Brain-Inspired Architectures for Efficient and Meaningful Learning from Temporally Smooth Data
Keywords: biologically plausible, incremental learning, leaky integrator, multiscale, hierarchical processing, timescales
Abstract: How can learning systems exploit the temporal smoothness of real-world training data? We tested the learning of neural networks equipped with two architectural features inspired by the temporal properties of neural circuits. First, because brain dynamics are correlated over time, we implemented a leaky memory mechanism in the hidden representations of neural networks. Second, because cortical circuits can rapidly shift their internal state, “resetting” their local memory, we implemented a gating mechanism that could reset the leaky memory.
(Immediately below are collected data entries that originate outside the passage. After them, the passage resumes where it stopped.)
`config.mk`:
```
export PLATFORM = sky130hd
export DESIGN_NAME = nn_frame_controller
export DESIGN_NICKNAME = d
export VERILOG_FILES = /design/src/rtl/nn_ctrl_pkg.sv /design/src/rtl/nn_frame_packer.sv /design/src/rtl/nn_frame_controller.sv
export SDC_FILE = /design/constraint.sdc
export NUM_CORES = 1
export LEC_CHECK = 0
export BUFFER_PORTS_ARGS = -buffer_cell sky130_fd_sc_hd__buf_2
export CAP_MARGIN = 20
export CORE_ASPECT_RATIO = 0.5
export CORE_MARGIN = 5
export CORE_UTILIZATION = 25
export CTS_CLUSTER_DIAMETER = 40
export DETAILED_ROUTE_END_ITERATION = 6
export PLACE_DENSITY = 0.39
export SYNTH_ARGS = -nofsm -noshare
export SYNTH_HDL_FRONTEND = slang
export SYNTH_SLANG_ARGS = --single-unit
```
`constraint.sdc`:
```
create_clock -name clk -period 6.6 [get_ports clk]
set_clock_uncertainty 0.1 [all_clocks]
set_input_delay 0.66 -clock clk [delete_from_list [all_inputs] [get_ports clk]]
set_output_delay 0.66 -clock clk [all_outputs]
set_load 0.02 [all_outputs]
```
How do these architectural features affect learning efficiency and how do they affect the representations that are learned by neural networks? We found that networks equipped with leaky memory and gating could exploit the temporal smoothness in training data, surpassing the performance of conventional feedforward networks. Moreover, networks with multi-scale leaky memory and gating could learn internal representations that “un-mixed” data sources which vary on fast and slow timescales across training samples. Altogether, we showed that brain-inspired architectural mechanisms enabled neural networks to learn more efficiently from temporally smooth data, and to generate internal representations that separate timescales in the training signal.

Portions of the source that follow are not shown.